▶ Your instructions
Repeat exactly the lines from the first line of the records through the line containing "always_ff @(posedge clk)", and nothing more.
* * * *
<file path="src/bf3_ram.sv">
// ----------------------------------------------------------------------------
// bf3_ram: generic simple dual-port RAM
// One write port and one read port with registered read data.
// ----------------------------------------------------------------------------
module bf3_ram #(
    parameter int WIDTH = 8,
    parameter int DEPTH = 2,
    localparam int ADDR_BITS = (DEPTH > 1) ? $clog2(DEPTH) : 1
) (
    input  logic                 clk,
    input  logic                 we,
    input  logic [ADDR_BITS-1:0] waddr,
    input  logic [WIDTH-1:0]     wdata,
    input  logic                 re,
    input  logic [ADDR_BITS-1:0] raddr,
    output logic [WIDTH-1:0]     rdata
);

    logic [WIDTH-1:0] mem_reg [DEPTH];
    logic [WIDTH-1:0] rdata_reg;

    always_ff @(posedge clk)
    begin
        if (we)
        begin
            mem_reg[waddr] <= wdata;
        end
        if (re)
        begin
            rdata_reg <= mem_reg[raddr];
        end
    end

    assign rdata = rdata_reg;

endmodule

</file>
<file path="config.mk">
export PLATFORM = sky130hd
export DESIGN_NAME = bf3_ram
export DESIGN_NICKNAME = d
export VERILOG_FILES = /design/src/bf3_ram.sv
export SDC_FILE = /design/constraint.sdc
export NUM_CORES = 1
export LEC_CHECK = 0
export ABC_AREA = 1
export BUFFER_PORTS_ARGS = -buffer_cell sky130_fd_sc_hd__buf_4
export CORE_UTILIZATION = 49
export DETAILED_ROUTE_END_ITERATION = 7
export PLACE_DENSITY = 0.76
export SETUP_SLACK_MARGIN = 0.02
export SLEW_MARGIN = 5
export SYNTH_ARGS = -nofsm -noshare
export SYNTH_HDL_FRONTEND = slang
export SYNTH_SLANG_ARGS = --single-unit
</file>
<file path="constraint.sdc">
create_clock -name clk -period 1.1 [get_ports clk]
set_input_delay 0.22 -clock clk [delete_from_list [all_inputs] [get_ports clk]]
set_output_delay 0.22 -clock clk [all_outputs]
set_load 0.03 [all_outputs]
</file>
==> After elaboration in Yosys (flattened, before gate mapping) <==
Memory sizes are Yosys's and may differ from the RTL's. A register that Yosys moved wholly into a read port is not among the register bits.
Index checks and enable logic that the tools add are counted.
{ "word_totals": {"register_bits": 0, "latchBits": 0, "mem_bits_rw": 16, "romBits": 0, "in_bits": 13, "out_inout_bits": 8, "word_cells": 3, "n_memories": 1} }
{ "memory_table": {"columns": ["memory", "depth", "word_bits", "rd", "rd_clocked_by_memory_dff", "write_ports", "line", "text"], "rows": [
  ["mem_reg", 2, 8, 1, 1, 1, "19", "logic [WIDTH-1:0] mem_reg [DEPTH];"]
]} }
{ "op_classes": {"n_addsub": 0, "multipliers": 0, "div_mod_pow": 0, "magnitude_cmp": 0, "eq_ne": 0, "n_shift": 0, "n_mux": 2, "n_bitwise": 0, "reduce_logical": 0} }
{ "ops": {"columns": ["op", "count"], "rows": [
  ["$mux W1", 2]
]} }

==> Depth between registers and ports, before layout <==
{ "depth": {"ltp_word": 2, "mapped_depth": 4} }

==> Worst setup path before layout <==
Ideal clock, no wire load.
{ "synth_timing": {"path_kind": "in2reg", "startpoint": "input port we", "endpoint": "memory mem_reg[0][0] (enable)", "arrival_ns": 0.609, "required_time_ns": 0.729, "slack_ns": 0.120, "path_stages": 2, "n_path_buf": 0, "cell_sequence": "inv_1 -> nor2_1"} }
{ "synth_via": {"elab_chain_cells": 2} }
{ "synth_lines": {"columns": ["element", "line", "text"], "rows": [
  ["from (decl)", "11", "input logic we,"],
  ["$mux W1", "24", "if (we)"],
  ["$mux W1 (not written as such)", "26", "mem_reg[waddr] <= wdata;"],
  ["to (decl)", "19", null]
]} }
No other way between the ends.

==> Worst setup path in the final report <==
{ "layout_timing": {"startpoint": "register rdata_reg[6] (netlist: rdata[6]), read port of mem_reg", "endpoint": "output port rdata[6]"} }
{ "layout_rtl": {"columns": ["element", "line", "text"], "rows": [
  ["from (decl)", "20", "logic [WIDTH-1:0] rdata_reg;"],
  ["to (decl)", "16", "output logic [WIDTH-1:0] rdata"]
]} }
No word-level cell between the ends.

==> results.py <==
metrics = {
    "final_layout": {
        "syn2layout_area_growth_pct": 26.0,
        "layout-drive-gt1-share": 0.325,
        "largest_reg_flops": 16,
        "fillers": 102,
        "fin_nets": 92,
        "n_antenna_cell": 0,
    },
    "synthesis": {
        "yosysWarningCount": 0,
        "synth_seq_cells": 24,
        "synth_top_cell_by_area": "edfxtp_1",
        "synth_cell_type_count": 6,
        "synth.top_cell.area_share": 0.857,
        "synth_cells": 54,
        "syn_avg_cell_area_um2": 15.6,
        "seq_area_frac_synth": 0.857,
        "synth_nets": 67,
        "synth_area_leaders": "edfxtp_1, nand2_1, buf_6",
        "syn_area_um2": 841,
    },
    "hold_path": {
        "hold_class": "in2reg",
        "min_from": "wdata[5]",
    },
    "routing": {
        "via_per_inst": 4.81,
        "routedWlPerCell_um": 10.8,
        "detailroute.via_count": 447,
        "final_antenna_net_count": 0,
        "drt_drc_violations_left": 6,
        "firstDrtPassIters": 8,
        "first_iter_violations": 19,
        "wl_um": 1010,
    },
    "worst_setup_path": {
        "path_cells": "buf_6",
        "slowest_stage": "edfxtp_1",
        "rr_startpoint": "mem_reg[1][6]$_DFFE_PP_",
        "reg2reg_slack_ps": 360,
        "path_buf_inv": 1,
        "path_class": "reg2out",
        "endpoint_kind": "output pin",
        "critPathTopFamily": "flip-flops",
        "startpoint": "rdata[6]$_DFFE_PP_",
        "max_stage_delay_ps": 410,
        "required_ps": 880,
        "arrival_ps": 850,
        "crit_path_start_kind": "flip-flop",
        "crit_fanout": 1,
    },
    "floorplanning": {
        "core_mm2": 0.00156,
        "die_h_um": 43.4,
        "start_util": 0.539,
        "rows": 14,
        "die_area_mm2": 0.00189,
        "io_pins": 21,
        "die_x_um": 43.4,
    },
    "grt": {
        "grt_max_degree": 13,
        "grt_pass1_wl_um": 1630,
        "grt_overflow": 0,
        "grt_antenna_before_repair": 0,
        "first_global_vias": 410,
        "grt_usage": 0.121,
    },
    "clock_network": {
        "cts_sinks": 24,
        "cts-buffers-inserted": 3,
        "cts_tree": "built",
        "htreeDepth": 1,
        "cts_hold_buffers": 0,
        "root_buffer": "clkbuf_4",
        "path_clk_slew_ps": 120,
        "clock_latency_ps": 290,
        "clock_path_buffers": 2,
    },
    "power": {
        "power_mw": 1.63,
        "powerDensity_mw_per_mm2": 1540,
        "p_leak_nw": 0.447,
        "ir_worst_vdd_mv": 1.09,
    },
    "place": {
        "post-place-ws_ps": 145,
        "gp_congestion": 0.596,
        "io_buffers": 20,
    },
    "timing": {
        "period_share": 0.977,
        "skew_ps": 0.439,
        "period_minus_slack_ps": 1070,
        "worst_pin_slew_ps": 327,
        "fin_ws_ps": 25.6,
        "slew_viol_final": 0,
        "max_slew_margin": 0.782,
        "rsz0062_at_grt": "yes",
        "fmax_mhz": 931,
        "setup-violations-final": 0,
        "hold_violations": 0,
    },
    "job": {
        "drv_cap": 0,
    },
    "status": {
        "status": "finished, violations left",
        "violations": "DRC",
    },
}
layer usage:
metal | share of wire | GRT usage
met4 | 0 | 0.0563
met5 | 0 | 0
met2 | 0.57 | 0.230
met1 | 0.39 | 0.125
met3 | 0.044 | 0.0250
synth_stat cells, drive strengths merged:
cell type	n
buf	1
edfxtp	24
inv	3
nand2	25
nor2	1
cells by family (layout without fill, tap and decap cells):
logic type	Yosys count	in the layout	share of synthesized area
buffers and inverters	4	27	0.0268
and+or+nand+nor	26	26	0.116
DFF	24	24	0.857
placed cells by master (no fill, tap or decap), drive strengths merged:
cell type / n
nand2: 25
edfxtp: 24
buf: 21
clkbuf: 3
inv: 3
nor2: 1
metrics by stage:
stage	hold WS [ps]	utilization	cells	TNS [ps]	area [um2]
after floorplan	319	-	54	0	841
after global placement	406	0.646	90	0	1010
after detailed placement	408	0.646	90	0	1010
after CTS	94.4	0.663	93	0	1030
after global routing	81.9	0.680	93	-11.7	1060
final	97.9	0.680	93	0	1060
worst reg2reg max path, stage by stage, from the launching register on:
cell and delay [ps]:
edfxtp_1 390, nand2_1 70, nand2_1 50
report_power, final:
group	total [mW]	switching, mW	leakage, nW	internal, mW
Combinational	0.177	0.0967	0.203	0.0802
Clock	0.354	0.226	0.0138	0.127
Sequential	1.10	0.0182	0.230	1.08
final timing paths:
kind | to | depth (start not counted)
setup / recovery | rdata[6] | 1
hold / removal | mem_reg[0][5]$_DFFE_PP_ | 1
setup reg to reg | rdata[6]$_DFFE_PP_ | 2
hold reg to reg | rdata[4]$_DFFE_PP_ | 2
repair_timing:
item | 4_1_cts | 5_1_grt
setup endpoints to repair | 1 | 8
buffers inserted | 0 | 0
gates cloned | 0 | 0
gates resized for setup | 1 | 7
final cells by class:
cell class / instances / area [um2] / share of cell area
Clock buffer: 3 / 22.5 / 0.0213
Sequential cell: 24 / 721 / 0.680
Tap cell: 16 / 20.0 / 0.0189
Inverter: 3 / 11.3 / 0.0106
Multi-Input combinational cell: 26 / 97.6 / 0.0921
Timing Repair Buffer: 21 / 188 / 0.177
(Power assumes the default switching activity.)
* * * *
▶ Problem solution
<file path="src/bf3_ram.sv">
// ----------------------------------------------------------------------------
// bf3_ram: generic simple dual-port RAM
// One write port and one read port with registered read data.
// ----------------------------------------------------------------------------
module bf3_ram #(
    parameter int WIDTH = 8,
    parameter int DEPTH = 2,
    localparam int ADDR_BITS = (DEPTH > 1) ? $clog2(DEPTH) : 1
) (
    input  logic                 clk,
    input  logic                 we,
    input  logic [ADDR_BITS-1:0] waddr,
    input  logic [WIDTH-1:0]     wdata,
    input  logic                 re,
    input  logic [ADDR_BITS-1:0] raddr,
    output logic [WIDTH-1:0]     rdata
);

    logic [WIDTH-1:0] mem_reg [DEPTH];
    logic [WIDTH-1:0] rdata_reg;

    always_ff @(posedge clk)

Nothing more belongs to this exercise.